Our experiments show a significant improvement over existing baselines on Movielens.
So the pending question is why does this work so well?
The first step of learning semantic representations
provides a generalization over item-similarities
that is useful to generalize beyond specific items when recommending.
Hence the improvement that we observe of our collaborative filtering variant over the VSM variant that uses vectors over user-ratings.

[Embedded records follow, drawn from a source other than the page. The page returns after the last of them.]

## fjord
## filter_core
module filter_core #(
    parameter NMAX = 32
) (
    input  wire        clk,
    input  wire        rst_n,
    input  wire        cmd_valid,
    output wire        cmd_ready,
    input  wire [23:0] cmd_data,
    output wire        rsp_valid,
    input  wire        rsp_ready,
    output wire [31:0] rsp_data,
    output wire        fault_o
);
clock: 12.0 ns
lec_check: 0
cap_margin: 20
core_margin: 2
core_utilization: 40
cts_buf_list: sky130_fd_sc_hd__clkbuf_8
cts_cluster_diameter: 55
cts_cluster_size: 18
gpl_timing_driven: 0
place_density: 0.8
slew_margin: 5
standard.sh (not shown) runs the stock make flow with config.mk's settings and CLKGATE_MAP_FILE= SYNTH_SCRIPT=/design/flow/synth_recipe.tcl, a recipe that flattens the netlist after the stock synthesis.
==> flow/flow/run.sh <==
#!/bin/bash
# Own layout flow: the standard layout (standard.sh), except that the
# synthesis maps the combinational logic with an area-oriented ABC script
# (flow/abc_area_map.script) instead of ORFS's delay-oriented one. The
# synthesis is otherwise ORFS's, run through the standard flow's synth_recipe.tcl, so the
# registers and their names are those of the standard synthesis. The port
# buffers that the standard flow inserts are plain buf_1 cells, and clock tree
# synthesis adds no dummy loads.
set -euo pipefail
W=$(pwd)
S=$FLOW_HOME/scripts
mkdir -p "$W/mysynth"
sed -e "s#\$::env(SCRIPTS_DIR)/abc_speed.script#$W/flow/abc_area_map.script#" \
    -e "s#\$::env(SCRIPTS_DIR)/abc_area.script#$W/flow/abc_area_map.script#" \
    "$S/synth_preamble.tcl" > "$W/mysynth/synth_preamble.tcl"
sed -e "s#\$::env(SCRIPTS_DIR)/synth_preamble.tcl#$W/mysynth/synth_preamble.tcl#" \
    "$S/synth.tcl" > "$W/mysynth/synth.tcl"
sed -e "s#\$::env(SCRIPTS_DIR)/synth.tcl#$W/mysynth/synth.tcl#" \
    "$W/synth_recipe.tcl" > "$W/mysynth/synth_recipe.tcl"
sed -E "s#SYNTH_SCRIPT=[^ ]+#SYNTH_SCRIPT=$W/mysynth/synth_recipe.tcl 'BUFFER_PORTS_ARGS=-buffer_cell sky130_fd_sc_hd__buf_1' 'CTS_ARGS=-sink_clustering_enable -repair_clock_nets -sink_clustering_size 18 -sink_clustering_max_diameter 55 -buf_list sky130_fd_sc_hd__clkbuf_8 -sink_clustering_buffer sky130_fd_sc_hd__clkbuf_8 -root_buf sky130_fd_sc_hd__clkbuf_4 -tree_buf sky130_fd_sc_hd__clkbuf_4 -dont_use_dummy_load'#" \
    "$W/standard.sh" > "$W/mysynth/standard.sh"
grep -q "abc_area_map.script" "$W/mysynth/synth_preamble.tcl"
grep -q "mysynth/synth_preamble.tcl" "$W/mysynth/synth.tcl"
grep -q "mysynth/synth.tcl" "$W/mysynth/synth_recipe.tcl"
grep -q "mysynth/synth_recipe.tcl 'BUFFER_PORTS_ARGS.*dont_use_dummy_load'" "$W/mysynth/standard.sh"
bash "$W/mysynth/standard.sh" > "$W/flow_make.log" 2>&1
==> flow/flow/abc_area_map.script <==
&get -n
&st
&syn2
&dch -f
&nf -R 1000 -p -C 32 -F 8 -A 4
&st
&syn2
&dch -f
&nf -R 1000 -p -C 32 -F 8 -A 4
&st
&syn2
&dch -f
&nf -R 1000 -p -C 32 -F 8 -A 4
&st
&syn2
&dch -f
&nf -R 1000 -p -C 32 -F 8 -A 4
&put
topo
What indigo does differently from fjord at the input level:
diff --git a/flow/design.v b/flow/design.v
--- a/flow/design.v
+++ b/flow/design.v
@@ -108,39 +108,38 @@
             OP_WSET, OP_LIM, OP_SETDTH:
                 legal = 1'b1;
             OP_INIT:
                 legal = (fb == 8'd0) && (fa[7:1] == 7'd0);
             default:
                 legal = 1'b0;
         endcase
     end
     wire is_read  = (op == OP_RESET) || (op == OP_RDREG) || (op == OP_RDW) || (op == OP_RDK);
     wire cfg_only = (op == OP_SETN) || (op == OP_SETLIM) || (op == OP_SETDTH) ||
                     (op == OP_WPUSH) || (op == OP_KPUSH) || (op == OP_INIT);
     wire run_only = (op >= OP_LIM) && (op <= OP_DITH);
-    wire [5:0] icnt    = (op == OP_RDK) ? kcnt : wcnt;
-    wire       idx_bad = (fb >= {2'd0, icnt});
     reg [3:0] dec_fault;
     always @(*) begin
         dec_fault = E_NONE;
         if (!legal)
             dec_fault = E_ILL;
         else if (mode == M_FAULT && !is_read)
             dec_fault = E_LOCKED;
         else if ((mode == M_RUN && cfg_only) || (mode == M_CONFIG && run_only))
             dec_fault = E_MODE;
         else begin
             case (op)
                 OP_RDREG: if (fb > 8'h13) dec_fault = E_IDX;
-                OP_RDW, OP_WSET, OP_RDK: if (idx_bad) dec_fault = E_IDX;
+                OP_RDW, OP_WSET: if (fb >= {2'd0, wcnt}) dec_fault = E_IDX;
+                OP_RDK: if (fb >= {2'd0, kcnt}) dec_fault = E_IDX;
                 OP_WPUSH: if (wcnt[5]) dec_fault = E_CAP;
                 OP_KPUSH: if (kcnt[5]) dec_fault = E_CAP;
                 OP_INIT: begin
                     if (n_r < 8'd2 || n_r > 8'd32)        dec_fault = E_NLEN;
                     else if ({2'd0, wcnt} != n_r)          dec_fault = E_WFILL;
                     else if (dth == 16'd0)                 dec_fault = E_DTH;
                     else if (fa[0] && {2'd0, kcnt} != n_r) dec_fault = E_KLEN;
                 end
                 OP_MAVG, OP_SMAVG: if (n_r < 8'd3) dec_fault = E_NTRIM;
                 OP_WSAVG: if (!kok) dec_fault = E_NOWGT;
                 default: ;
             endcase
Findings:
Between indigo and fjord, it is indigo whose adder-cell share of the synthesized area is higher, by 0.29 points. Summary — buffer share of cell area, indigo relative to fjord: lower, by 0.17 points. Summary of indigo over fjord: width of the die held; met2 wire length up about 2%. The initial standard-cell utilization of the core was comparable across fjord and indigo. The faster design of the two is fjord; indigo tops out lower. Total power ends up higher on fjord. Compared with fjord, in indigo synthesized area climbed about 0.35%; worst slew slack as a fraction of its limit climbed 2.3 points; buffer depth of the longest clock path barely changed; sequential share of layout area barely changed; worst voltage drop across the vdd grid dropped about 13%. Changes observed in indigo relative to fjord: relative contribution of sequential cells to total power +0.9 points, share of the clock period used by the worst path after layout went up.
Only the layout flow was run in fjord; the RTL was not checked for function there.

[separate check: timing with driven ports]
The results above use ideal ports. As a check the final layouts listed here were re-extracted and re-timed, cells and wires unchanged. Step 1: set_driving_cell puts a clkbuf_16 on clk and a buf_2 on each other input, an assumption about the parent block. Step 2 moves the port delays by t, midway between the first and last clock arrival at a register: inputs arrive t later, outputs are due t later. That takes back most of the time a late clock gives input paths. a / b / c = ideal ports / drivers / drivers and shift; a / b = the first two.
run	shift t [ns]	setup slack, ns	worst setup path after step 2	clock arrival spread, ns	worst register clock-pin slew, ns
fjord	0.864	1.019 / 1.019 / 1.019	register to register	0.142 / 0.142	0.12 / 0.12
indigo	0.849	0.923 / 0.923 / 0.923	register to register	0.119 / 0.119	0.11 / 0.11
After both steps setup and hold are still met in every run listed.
What follows belongs to an exercise in optimizing a design on an open flow for small area, a short achievable clock period and few clock cycles; a production flow would make more cautious choices. Only simulation tests tie the RTL to the original design; equivalence was not proved. Power is estimated from default activity; no workload was simulated.

$ cat flow/run.sh
#!/bin/bash
# Standard layout with plain buffers on the ports, a smaller clock tree
# (8x clock buffers on larger sink clusters, no dummy loads), a denser core
# and timing repair aimed below the 10 ns clock period. ORFS writes each
# tool's full output under orfs/logs; make's output goes to standard.log.
set -euo pipefail
bash standard.sh \
  "BUFFER_PORTS_ARGS=-buffer_cell sky130_fd_sc_hd__buf_1" \
  "SETUP_SLACK_MARGIN=7" \
  "CORE_UTILIZATION=65" \
  "CTS_ARGS=-sink_clustering_enable -repair_clock_nets -dont_use_dummy_load -buf_list sky130_fd_sc_hd__clkbuf_8 -sink_clustering_size 40 -sink_clustering_max_diameter 80" \
  finish > standard.log 2>&1
$ cat standard.sh
#!/bin/bash
# synth_recipe.tcl (not shown) runs the flow's synth.tcl, then flattens the netlist and writes it again
# the make line also repeats each setting of config.mk as NAME=value (left out here)
make -C /OpenROAD-flow-scripts/flow DESIGN_CONFIG=/design/flow/config.mk WORK_HOME=/design/flow/orfs CLKGATE_MAP_FILE= SYNTH_SCRIPT=/design/flow/synth_recipe.tcl "${@:-finish}"
$ cat config.mk
export PLATFORM = sky130hd
export DESIGN_NAME = wpd_decomp
export DESIGN_NICKNAME = wpd_decomp
export VERILOG_FILES = /design/flow/design.v
export SDC_FILE = /design/flow/constraint.sdc
export NUM_CORES = 4
export LEC_CHECK = 0
export CAP_MARGIN = 20
export CORE_MARGIN = 2
export CORE_UTILIZATION = 40
export SLEW_MARGIN = 20
$ cat constraint.sdc
create_clock -name core_clock -period 10.0 [get_ports {clk}]
set_input_delay 2.0000 -clock core_clock [delete_from_list [all_inputs] [get_ports {clk}]]
set_output_delay 2.0000 -clock core_clock [all_outputs]
set_load 0.01 [all_outputs]
$ cat design.v
module wpd_decomp (
    input  wire        clk,
    input  wire        rst,           
    input  wire        in_valid,
    input  wire [7:0]  in_data,
    output wire        in_ready,
    output wire        out_valid,
    output wire [7:0]  out_data,
    input  wire        out_ready,
    output wire        ctx_valid,
    output wire [31:0] ignored_count,
    output wire [1:0]  err_code
);
    localparam [1:0] S_HDR  = 2'd0;
    localparam [1:0] S_PASS = 2'd1;
    localparam [1:0] S_CB   = 2'd2;
    localparam [1:0] S_RUN  = 2'd3;
    reg  [15:0] buf_q;      
    reg  [4:0]  p;          
    reg         in_rdy;
    reg  [1:0]  state;
    reg  [2:0]  cnt;        
    reg         is_accel;
    reg  [2:0]  sel;        
    reg  [3:0]  fcnt;       
    reg  [1:0]  phase;      
    reg         drop;       
    reg  [7:0]  dq;         
    reg         dv;         
    reg         drot;       
    reg         duse;       
    reg  [7:0]  w0, w1, w2;
    reg         vld;
    reg         inc_q;      
    reg  [7:0]  ig0, ig1, ig2, ig3;
    reg         c1, c2, c3;
    reg  [1:0]  err;
    reg         ov;         
    reg  [7:0]  ob;
    reg         ov1;        
    reg  [7:0]  ob1;
    wire adv  = !ov1;
    wire go   = adv && (err == 2'd0);
    wire head_free = !ov || out_ready;
    wire in_fire   = in_valid && in_rdy;
    wire        have8 = p[4] || p[3];
    wire [7:0]  xa    = p[4] ? buf_q[15:8] : buf_q[7:0];
    wire [23:0] wsh   = {buf_q, 8'h00} >> p;
    wire [7:0]  x8    = wsh[7:0];
    wire [7:0] w_next = (dv && drot) ? w1 : w0;
    reg  [3:0] wbits;
    reg  [7:0] dn;
    always @* begin
        case (sel)
            3'd0: begin wbits = 4'd3; dn = (x8[7:5] == 3'b100)   ? {w_next[7:2] == 6'b100000, 7'd0} : {{5{x8[7]}}, x8[7:5]}; end
            3'd1: begin wbits = 4'd4; dn = (x8[7:4] == 4'b1000)  ? {w_next[7:3] == 5'b10000, 7'd0}  : {{4{x8[7]}}, x8[7:4]}; end
            3'd2: begin wbits = 4'd5; dn = (x8[7:3] == 5'b10000) ? {w_next[7:4] == 4'b1000, 7'd0}   : {{3{x8[7]}}, x8[7:3]}; end
            3'd3: begin wbits = 4'd6; dn = (x8[7:2] == 6'b100000 && w_next[7]) ? 8'h80 : {{2{x8[7]}}, x8[7:2]}; end
            3'd4: begin wbits = 4'd8; dn = xa; end
            default: begin wbits = 4'd0; dn = 8'h00; end
        endcase
    end
    wire [2:0] cb_sel  = xa[6:4];
    wire       cb_top  = xa[7];
    wire [3:0] cb_fcm1 = xa[3:0];
    wire cb_still = (cb_sel == 3'd5) && cb_top;
    wire cb_lit   = (cb_sel == 3'd4);
    wire cb_bad   = cb_sel[2] && cb_sel != 3'd4 && !cb_still;
    wire cb_drop  = !cb_lit && !vld;
    reg  cb_long;
    always @* begin
        case (cb_sel)
            3'd0: cb_long = 1'b0;
            3'd1: cb_long = cb_fcm1 >= 4'd12;
            3'd2: cb_long = cb_fcm1 >= 4'd9;
            3'd3: cb_long = cb_fcm1 >= 4'd8;
            default: cb_long = !cb_still && cb_fcm1 >= 4'd6;
        endcase
    end
    wire [4:0] tag = xa[4:0];
    reg  [2:0] hlen_m1;
    reg        hvalid;
    always @* begin
        hvalid = 1'b1;
        case (tag)
            5'd0: hlen_m1 = 3'd4;
            5'd1: hlen_m1 = 3'd3;
            5'd2: hlen_m1 = 3'd1;
            5'd3: hlen_m1 = {({1'b0, xa[7]} + {1'b0, xa[6]} + {1'b0, xa[5]}), 1'b0};
            5'd4: hlen_m1 = 3'd2;
            5'd5: hlen_m1 = 3'd1;
            5'd7: hlen_m1 = 3'd2;
            5'd8: hlen_m1 = 3'd1;
            default: begin hlen_m1 = 3'd0; hvalid = 1'b0; end
        endcase
    end
    wire take = (phase != 2'd0);
    wire last = (phase == 2'd3) && (fcnt == 4'd0);
    wire [5:0] pmw    = {1'b0, p} - {2'b00, wbits};    
    wire       step   = !take || !pmw[5];
    wire [4:0] p_take = take ? pmw[4:0] : p;
    wire [4:0] p_run  = !step ? p : last ? {p_take[4:3], 3'b000} : p_take;
    wire [4:0] p_byte = have8 ? {1'b0, p[4], p[2:0]} : p;    
    wire [4:0] p_al   = !go ? p : (state == S_RUN) ? p_run : p_byte;
    wire [4:0] p_next = in_fire ? {p_al[4] | p_al[3], !p_al[3], p_al[2:0]} : p_al;   
    wire       rdy_next = in_fire ? (p_al == 5'd0) : (p_al <= 5'd8);
    reg set_err;
    always @* begin
        set_err = 1'b0;
        if (go && have8) begin
            if (state == S_HDR) set_err = (tag != 5'd6) && !hvalid;
            if (state == S_CB)  set_err = cb_long || cb_bad;
        end
    end
    wire [7:0] a    = duse ? w0 : 8'h00;
    wire [8:0] s    = {a[7], a} + {dq[7], dq};
    wire [7:0] newv = (s[8] && !s[7]) ? 8'h80 : (!s[8] && s[7]) ? 8'h7f : s[7:0];
    wire       push = adv && dv;
    assign in_ready      = in_rdy;
    assign out_valid     = ov;
    assign out_data      = ob;
    assign ctx_valid     = vld;
    assign ignored_count = {ig3, ig2, ig1, ig0};
    assign err_code      = err;
    always @(posedge clk) begin
        if (head_free)
            ob <= ov1 ? ob1 : newv;
        if (!ov1)
            ob1 <= newv;
        if (in_fire)
            buf_q <= {buf_q[7:0], in_data};
        if (go) begin
            case (state)
                S_HDR: begin
                    dq       <= xa;
                    drot     <= 1'b0;
                    duse     <= 1'b0;
                    is_accel <= (tag == 5'd1);
                    cnt      <= hlen_m1;
                end
                S_PASS: begin
                    dq   <= xa;
                    drot <= is_accel;
                    duse <= 1'b0;
                    if (have8)
                        cnt <= cnt - 3'd1;
                end
                S_CB: begin
                    dq    <= 8'h01;
                    drot  <= 1'b0;
                    duse  <= 1'b0;
                    sel   <= cb_still ? 3'd5 : cb_sel;
                    fcnt  <= cb_fcm1;
                    drop  <= cb_drop;
                    phase <= 2'd1;
                end
                default: if (step) begin
                    dq   <= take ? dn : 8'h01;
                    drot <= take;
                    duse <= take && (!sel[2] || sel == 3'd5);
                    if (phase == 2'd3) begin
                        phase <= drop ? 2'd1 : 2'd0;
                        fcnt  <= fcnt - 4'd1;
                    end else
                        phase <= phase + 2'd1;
                end
            endcase
        end
    end
    always @(posedge clk) begin
        if (rst) begin
            p       <= 5'd0;
            in_rdy  <= 1'b0;
            state   <= S_HDR;
            dv      <= 1'b0;
            w0      <= 8'd0;
            w1      <= 8'd0;
            w2      <= 8'd0;
            vld     <= 1'b0;
            inc_q   <= 1'b0;
            ig0     <= 8'd0;
            ig1     <= 8'd0;
            ig2     <= 8'd0;
            ig3     <= 8'd0;
            c1      <= 1'b0;
            c2      <= 1'b0;
            c3      <= 1'b0;
            err     <= 2'd0;
            ov      <= 1'b0;
            ov1     <= 1'b0;
        end else begin
            p      <= p_next;
            in_rdy <= (err == 2'd0) && !set_err && rdy_next;
            ov     <= ov1 || push || !head_free;
            ov1    <= !head_free && (ov1 || push);
            inc_q <= 1'b0;
            ig0 <= ig0 + {7'd0, inc_q};
            ig1 <= ig1 + {7'd0, c1};
            ig2 <= ig2 + {7'd0, c2};
            ig3 <= ig3 + {7'd0, c3};
            c1  <= inc_q && (ig0 == 8'hff);
            c2  <= c1 && (ig1 == 8'hff);
            c3  <= c2 && (ig2 == 8'hff);
            if (push && drot) begin
                w0 <= w1;
                w1 <= w2;
                w2 <= newv;
            end
            if (set_err)
                err <= (state == S_CB && !cb_long) ? 2'd2 : 2'd1;
            if (go) begin
                dv <= 1'b0;
                case (state)
                    S_HDR: if (have8 && hvalid && tag != 5'd6) begin
                        dv <= 1'b1;
                        if (tag == 5'd1)
                            vld <= 1'b1;
                        if (hlen_m1 != 3'd0)
                            state <= S_PASS;
                    end else if (have8 && tag == 5'd6)
                        state <= S_CB;
                    S_PASS: if (have8) begin
                        dv <= 1'b1;
                        if (cnt == 3'd1)
                            state <= S_HDR;
                    end
                    S_CB: if (have8 && !cb_long && !cb_bad) begin
                        if (cb_lit)
                            vld <= 1'b1;
                        inc_q <= cb_drop;
                        dv    <= !cb_drop;
                        state <= (cb_drop && cb_still) ? S_HDR : S_RUN;
                    end
                    default: if (step) begin
                        dv <= !drop;
                        if (last)
                            state <= S_HDR;
                    end
                endcase
            end
        end
    end
endmodule
==> impl_metrics.prom, run 1 <==
# TYPE chip_impl_metric gauge
chip_impl_info{name="outcome",value="timing/DRC/antenna clean"} 1
chip_impl_metric{name="power_density",unit="nW/um^2"} 213
chip_impl_metric{name="switching_power",unit="uW"} 653
chip_impl_metric{name="wire_per_inst",unit="um"} 19.1
chip_impl_metric{name="clkSinkCount",unit=""} 130
chip_impl_metric{name="slew_viol_final",unit=""} 0
chip_impl_metric{name="cts_hold_repair.buffers",unit=""} 0
chip_impl_metric{name="route.detailed.drc",unit=""} 0
chip_impl_metric{name="ys_types",unit=""} 79
chip_impl_metric{name="synthArstFlopShare",unit="%"} 0
chip_impl_metric{name="hold_viol",unit=""} 0
chip_impl_metric{name="initial_core_util",unit="%"} 67.1
chip_impl_info{name="cts_tree",value="done"} 1
chip_impl_metric{name="gp_routability_congestion",unit=""} 0.996
chip_impl_metric{name="seq_area_frac_synth",unit="%"} 42.0
chip_impl_metric{name="p_int",unit="uW"} 1060
chip_impl_metric{name="totalNegativeSetupSlack",unit="ns"} 0
chip_impl_metric{name="grt_pass1_wl",unit="um"} 29300
chip_impl_metric{name="drt_first_iter_violations",unit=""} 631
chip_impl_metric{name="number_of_setup_violations_in_the_final_report",unit=""} 0
chip_impl_info{name="path_class",value="reg2out"} 1
chip_impl_metric{name="syn_nets",unit=""} 832
chip_impl_info{name="synthMostInstantiatedCell",value="nand2_1"} 1
chip_impl_info{name="cts_root_buf",value="clkbuf_8"} 1
chip_impl_metric{name="via_count_normalized_by_instance_count",unit=""} 6.47
chip_impl_metric{name="layout_worst_path_cycle_share",unit="%"} 29.7
chip_impl_metric{name="grt_overflow",unit=""} 0
chip_impl_metric{name="rows",unit=""} 38
chip_impl_info{name="cp_slowest_cell",value="dfxtp_1"} 1
chip_impl_metric{name="tritoncts.num_buffers",unit=""} 17
chip_impl_info{name="timing.critical_path.from",value="ig1[5]"} 1
chip_impl_metric{name="antenna_found_initial",unit=""} 0
chip_impl_metric{name="io_buffers",unit=""} 56
chip_impl_metric{name="worst-path-buf-inv",unit=""} 1
chip_impl_metric{name="die_x",unit="um"} 110
chip_impl_metric{name="top_level_ports",unit=""} 57
chip_impl_metric{name="synth-edff-count",unit=""} 48
chip_impl_metric{name="timing.hold.ws",unit="ns"} 0.454
chip_impl_info{name="hp-start",value="ob1[0]"} 1
chip_impl_metric{name="clock_path_buffers",unit=""} 2
chip_impl_metric{name="areaGrowthSynthToFinish",unit="%"} 9.59
chip_impl_info{name="synth_top_cells_by_area",value="dfxtp_1, edfxtp_1, ha_1"} 1
chip_impl_metric{name="clkSlewWorstSetupHoldPaths",unit="ns"} 0.07
chip_impl_metric{name="routed_wirelength",unit="um"} 18600
chip_impl_metric{name="grt_max_degree",unit=""} 70
chip_impl_info{name="timing.critical_path.max_delay_family",value="flip-flops"} 1
chip_impl_metric{name="grt_pass1_vias",unit=""} 5935
chip_impl_metric{name="cap_violations",unit=""} 0
chip_impl_metric{name="n_antenna_cell",unit=""} 0
chip_impl_metric{name="antenna_nets_post_route",unit=""} 0
chip_impl_metric{name="maxSlewHeadroom",unit="%"} 41.1
chip_impl_metric{name="power.clock.fraction",unit="%"} 18.5
chip_impl_metric{name="synth_seq_cells",unit=""} 130
chip_impl_metric{name="combinationalPowerShare",unit="%"} 37.3
chip_impl_metric{name="max_clock_freq",unit="MHz"} 336
chip_impl_metric{name="finalCoreUtilization",unit="%"} 73.5
chip_impl_info{name="crit_path_cell_trace",value="buf_1"} 1
chip_impl_info{name="hp-class",value="reg2reg"} 1
chip_impl_info{name="synth_top_flop_cell",value="dfxtp_1"} 1
chip_impl_info{name="startpoint_type",value="flop"} 1
chip_impl_metric{name="drt_pre_antenna_iters",unit=""} 6
chip_impl_metric{name="die_ar",unit="sq um"} 12100
chip_impl_metric{name="post_synth.cell_area_avg",unit="sq um"} 9.32
chip_impl_metric{name="power.switching_fraction",unit="%"} 38.2
chip_impl_metric{name="worst_skew_pair.late_latency",unit="ns"} 0.44
chip_impl_metric{name="grt_use_total",unit="%"} 31.6
chip_impl_info{name="critical_path.reg2reg.startpoint",value="sel[0]"} 1
chip_impl_metric{name="period_minus_slack",unit="ns"} 2.97
chip_impl_metric{name="synth_warnings",unit=""} 1
chip_impl_metric{name="coreArea",unit="sq um"} 10900
chip_impl_metric{name="via_count",unit=""} 6293
chip_impl_metric{name="synthDominantCellAreaShare",unit="%"} 22.4
chip_impl_info{name="timing.critical_path.to_type",value="output port"} 1
chip_impl_info{name="unrepaired_setup_endpoints_after_global_routing",value="true"} 1
chip_impl_metric{name="syn-cell-area",unit="sq um"} 7330
chip_impl_metric{name="worst_clock_skew",unit="ns"} 0.0278
chip_impl_info{name="synthTopCellsByCount",value="nand2_1, dfxtp_1, nor2_1, a21oi_1, edfxtp_1"} 1
chip_impl_metric{name="die_height",unit="um"} 110
chip_impl_info{name="synth.largest_area_cell",value="dfxtp_1"} 1
chip_impl_metric{name="power_frac_seq",unit="%"} 44.2
chip_impl_metric{name="vdd.ir_drop.worst",unit="uV"} 162
chip_impl_metric{name="critical_path_peak_fanout",unit=""} 3
chip_impl_metric{name="layout-drive-gt1-share",unit="%"} 14.9
chip_impl_metric{name="synth_cells",unit=""} 787
chip_impl_metric{name="critical_path_arrival",unit="ns"} 0.97
chip_impl_metric{name="worst_ep_required_time",unit="ns"} 8.00
chip_impl_metric{name="tightestPinTransition",unit="ns"} 0.884
chip_impl_metric{name="static_leakage",unit="uW"} 0.00302
chip_impl_metric{name="cpPeakStageDelay",unit="ns"} 0.37
chip_impl_metric{name="detailedPlacementHpwl",unit="um"} 13300
chip_impl_metric{name="cts_htree_levels",unit=""} 4
chip_impl_metric{name="design.final.nets",unit=""} 879
-- power groups by stage --
stage	logic, uW	registers [uW]	clock network, uW
2_1_floorplan	426	750	0
3_3_place_gp	562	763	0
3_5_place_dp	579	767	0
4_1_cts	600	757	320
5_1_grt	694	769	341
6_report	638	757	317
-- state kept, by name (all words and copies together), names as in the netlist, 2 cells and up --
register / cells
ig1: 8
w0: 8
ob: 8
p: 5
fcnt: 4
buf_q: 16
err: 2
phase: 2
ig3: 8
cnt: 3
ob1: 8
ig0: 8
state: 2
sel: 3
w1: 8
dq: 8
ig2: 8
w2: 8
-- cells in the final DEF (no fill, tap or decap), drive strengths merged, types with 12 or more instances in the layout --
cell and n:
nor3 22, dfxtp 82, nand2 85, clkbuf 30, nor2b 12, buf 51
edfxtp 48, mux2 13, inv 34, nand3 21, ha 30, and2 13
nand2b 14, xor2 20, mux2i 20, nor2 73, o21ai 28, a21oi 60
-- per-stage QoR --
step	total power [uW]	setup WS (ns)	cells	instance area, sq um
global route	1800	6.95	972	8040
detailed placement	1350	6.41	950	7560
finish	1710	7.03	972	8040
CTS	1680	7.00	968	7910
global placement	1330	6.54	950	7560
floorplan	1180	7.03	787	7330
-- what timing repair did --
action,CTS,global route
setup buffers,1,4
setup endpoints to repair,69,69
pin swaps,2,6
gates resized for setup,47,45
hold endpoints to repair,0,0
gates cloned,0,0
-- cells by family (layout without fill, tap and decap cells) --
| family | Yosys count | in the layout | share of synthesized area [%] |
|---|---|---|---|
| multiplexers | 37 | 37 | 6.33 |
| buffers and inverters | 70 | 115 | 4.28 |
| AO/OA/AOI/OAI | 196 | 196 | 18.2 |
| AND/OR/NAND/NOR | 290 | 290 | 19.5 |
| adder cells (fa/ha/maj) | 34 | 34 | 6.07 |
| flip-flops | 130 | 130 | 42.0 |
| XOR/XNOR | 30 | 30 | 3.58 |
-- layout make-up --
class                           count  area [sq um]
Inverter                           34           130
Tap cell                          140           175
Timing Repair Buffer               64           313
Clock buffer                       17           234
Sequential cell                   130          3120
Fill cell                         834          2900
Multi-Input combinational cell    587          4060
-- metal layers --
layer | global-route usage [%] | wire length [um] | share of wire, %
met1 | 42.8 | 7940 | 43
met2 | 50.4 | 8760 | 47
met3 | 7.35 | 1490 | 8.0
met4 | 9.91 | 401 | 2.2
met5 | 0 | 0 | 0
-- final timing paths --
kind | endpoint | slack, ns | cells after the start
setup / recovery | ignored_count[13] | 7.03 | 1
hold / removal | ob1[0] | 0.45 | 2
setup reg to reg | state[1] | 7.08 | 11
hold reg to reg | ob1[0] | 0.45 | 2
Testbench counts, summed over its fixed seeds: cycles 89,846.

But ongoing experiments indicate that it does not matter much
how you learn a semantic space,
for instance, when using the high-dimensional latent item vectors learned by BPRMF
in the proposed hyperplane ranking method
the results are almost as good as with Paragraph2Vec.
Therefore, the real improvement seems to be the pairwise learning to rank architecture, that allows to handle higher dimensionality than existing algorithms.
this increase in dimensionality
can be used for more extensive encoding of concepts
that are potentially useful for recommending items to a user.
And if two items, such as in this example king and woman,
differ by multiple concepts,
the vector between them approximates the composition over these concepts.